Developments in Ukraine have reminded us of the strategic stakes of space. Shortly after the invasion, SpaceX competitor Viasat’s satellite network was hacked by Russia, disrupting Ukrainian and other European civilian and military communications. Russian military failures during the conflict have also highlighted the price paid by Russia for the corruption that has undermined its once prestigious defense and space programs. By contrast, Musk’s virtuoso business initiatives have revolutionized the cost structure of space and created clear strategic competitive advantages. That’s why the industry and public cheer him on in spite of Musk’s moral ambiguity. But we mustn’t let the odd fascination with billionaire space tourism and the manufactured drama of Netflix SpaceX documentaries cloud our judgment.

As satellite costs decline and demand for connectivity rises, talking points around the digital divide will proliferate as a pretext for commercializing space. Perhaps someday, with transformative changes to LEOs operators’ business plans, they may even become more than just PR. However, in the near term, the unregulated crowding of low-earth orbit will aggravate threats ranging from collisions to signal interference to climate concerns to security vulnerabilities, diminished night sky visibility, and potential conflict among nations. The only path to averting an orbital tragedy of the commons is through a more muscular regime of global governance and international rules for space.
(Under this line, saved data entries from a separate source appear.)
### src/rtl/ram_rd_ctrl.sv
// rtl/ram_rd_ctrl.sv - two-pass spectrum RAM reader: peak search, then thresholded bin count and span
//
// Purpose:
//   Waits for the rising edge of the writer's completion flag, then scans the
//   spectrum RAM twice. Pass 1 finds the peak magnitude and the index of its
//   first occurrence. Pass 2 counts the bins at or above peak >> TH_SHIFT and
//   records their farthest distance from the carrier bin.
//
// Ports:
//   clk       system/FFT clock
//   rst       synchronous reset, active-high; aborts a run without a done pulse
//   start     writer completion flag (level); a run starts on its rising edge
//   rd_data   RAM read data, valid RD_LAT cycles after rd_en
//   rd_en     RAM read enable (registered)
//   rd_addr   RAM read address (registered), 0..NUM_BINS-1
//   busy      high from run start until done
//   done      one-cycle pulse when the results are valid
//   peak_mag  maximum magnitude
//   peak_idx  index of the first occurrence of the maximum
//   bin_cnt   number of bins with magnitude >= threshold
//   span      max |idx - CENTER_BIN| over the counted bins
module ram_rd_ctrl #(
  parameter int NUM_BINS   = 200,
  parameter int ADDR_W     = 8,
  parameter int DATA_W     = 16,
  parameter int RD_LAT     = 1,
  parameter int CENTER_BIN = 100,
  parameter int TH_SHIFT   = 2
) (
  input  logic              clk,
  input  logic              rst,
  input  logic              start,
  input  logic [DATA_W-1:0] rd_data,
  output logic              rd_en,
  output logic [ADDR_W-1:0] rd_addr,
  output logic              busy,
  output logic              done,
  output logic [DATA_W-1:0] peak_mag,
  output logic [ADDR_W-1:0] peak_idx,
  output logic [ADDR_W:0]   bin_cnt,
  output logic [ADDR_W-1:0] span
);

  localparam logic [2:0] S_IDLE   = 3'd0;
  localparam logic [2:0] S_PASS1  = 3'd1;
  localparam logic [2:0] S_DRAIN1 = 3'd2;
  localparam logic [2:0] S_CALC   = 3'd3;
  localparam logic [2:0] S_PASS2  = 3'd4;
  localparam logic [2:0] S_DRAIN2 = 3'd5;
  localparam logic [2:0] S_DONE   = 3'd6;

  localparam logic [ADDR_W-1:0] LAST_ADDR = ADDR_W'(NUM_BINS - 1);
  localparam logic [ADDR_W-1:0] CENTER    = ADDR_W'(CENTER_BIN);
  localparam logic [1:0]        LAT_LAST  = 2'(RD_LAT - 1);

  logic [2:0]        state;
  logic              start_d;
  logic [1:0]        lat_cnt;
  logic [DATA_W-1:0] threshold;

  // Valid/index pipelines matching the RAM latency: the last stage tags the
  // sample currently present on rd_data.
  logic [RD_LAT-1:0] vld_pipe;
  logic [ADDR_W-1:0] idx_pipe [RD_LAT];

  logic              trigger;
  logic              samp_vld;
  logic [ADDR_W-1:0] samp_idx;
  logic [ADDR_W-1:0] offset;

  assign trigger  = start & ~start_d;
  assign samp_vld = vld_pipe[RD_LAT-1];
  assign samp_idx = idx_pipe[RD_LAT-1];

  // Distance from the carrier bin, ordered so the subtraction never wraps.
  always_comb begin
    offset = '0;
    if (samp_idx >= CENTER) offset = samp_idx - CENTER;
    else                    offset = CENTER - samp_idx;
  end

  always_ff @(posedge clk) begin
    if (rst) begin
      state     <= S_IDLE;
      start_d   <= 1'b0;
      lat_cnt   <= '0;
      threshold <= '0;
      vld_pipe  <= '0;
      for (int i = 0; i < RD_LAT; i++) idx_pipe[i] <= '0;
      rd_en     <= 1'b0;
      rd_addr   <= '0;
      busy      <= 1'b0;
      done      <= 1'b0;
      peak_mag  <= '0;
      peak_idx  <= '0;
      bin_cnt   <= '0;
      span      <= '0;
    end else begin
      start_d <= start;
      done    <= 1'b0;

      vld_pipe[0] <= rd_en;
      idx_pipe[0] <= rd_addr;
      for (int i = 1; i < RD_LAT; i++) begin
        vld_pipe[i] <= vld_pipe[i-1];
        idx_pipe[i] <= idx_pipe[i-1];
      end

      // Returning samples: pass 1 data lands in PASS1/DRAIN1, pass 2 data in
      // PASS2/DRAIN2, because each drain lasts exactly the read latency.
      if (samp_vld) begin
        if (state == S_PASS1 || state == S_DRAIN1) begin
          // Strict compare keeps the lowest index on ties.
          if (rd_data > peak_mag) begin
            peak_mag <= rd_data;
            peak_idx <= samp_idx;
          end
        end else if (state == S_PASS2 || state == S_DRAIN2) begin
          if (rd_data >= threshold) begin
            bin_cnt <= bin_cnt + 1'b1;
            if (offset > span) span <= offset;
          end
        end
      end

      case (state)
        S_IDLE: begin
          if (trigger) begin
            state    <= S_PASS1;
            busy     <= 1'b1;
            rd_en    <= 1'b1;
            rd_addr  <= '0;
            peak_mag <= '0;
            peak_idx <= '0;
            bin_cnt  <= '0;
            span     <= '0;
          end
        end
        S_PASS1: begin
          if (rd_addr == LAST_ADDR) begin
            rd_en   <= 1'b0;
            rd_addr <= '0;
            state   <= S_DRAIN1;
          end else begin
            rd_addr <= rd_addr + 1'b1;
          end
        end
        S_DRAIN1: begin
          if (lat_cnt == LAT_LAST) begin
            lat_cnt <= '0;
            state   <= S_CALC;
          end else begin
            lat_cnt <= lat_cnt + 1'b1;
          end
        end
        S_CALC: begin
          threshold <= peak_mag >> TH_SHIFT;
          if (peak_mag == '0) begin
            // Nothing to threshold against: skip the second scan.
            state <= S_DONE;
            done  <= 1'b1;
            busy  <= 1'b0;
          end else begin
            state   <= S_PASS2;
            rd_en   <= 1'b1;
            rd_addr <= '0;
          end
        end
        S_PASS2: begin
          if (rd_addr == LAST_ADDR) begin
            rd_en   <= 1'b0;
            rd_addr <= '0;
            state   <= S_DRAIN2;
          end else begin
            rd_addr <= rd_addr + 1'b1;
          end
        end
        S_DRAIN2: begin
          if (lat_cnt == LAT_LAST) begin
            lat_cnt <= '0;
            state   <= S_DONE;
            done    <= 1'b1;
            busy    <= 1'b0;
          end else begin
            lat_cnt <= lat_cnt + 1'b1;
          end
        end
        S_DONE: begin
          state <= S_IDLE;
        end
        default: begin
          state <= S_IDLE;
        end
      endcase
    end
  end

endmodule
Space safety and equity are addressed primarily through the United Nations’ dedicated committees and offices. However, historically UN member states have often simply ignored decisions by these bodies, even in the face of obvious adverse consequences: last year’s Russian anti-satellite rocket mission (which created dangerous orbital debris that will persist for decades) is a stunning case in point. While non-state players such as SpaceX are obliged to arrange frequency usage and orbital altitudes through the United Nations International Telecommunications Union, much of the real decisionmaking over private-sector satellite projects takes place at the national level—for example, through the FCC and in the courts, where national interests and business advocacy prevail over broader concerns for optimal global use of space resources. The FCC has given tacit support to the view that, as a private entity, SpaceX isn’t bound by existing protocols such as the UN’s Outer Space Treaty, effectively relegating outcomes to the market.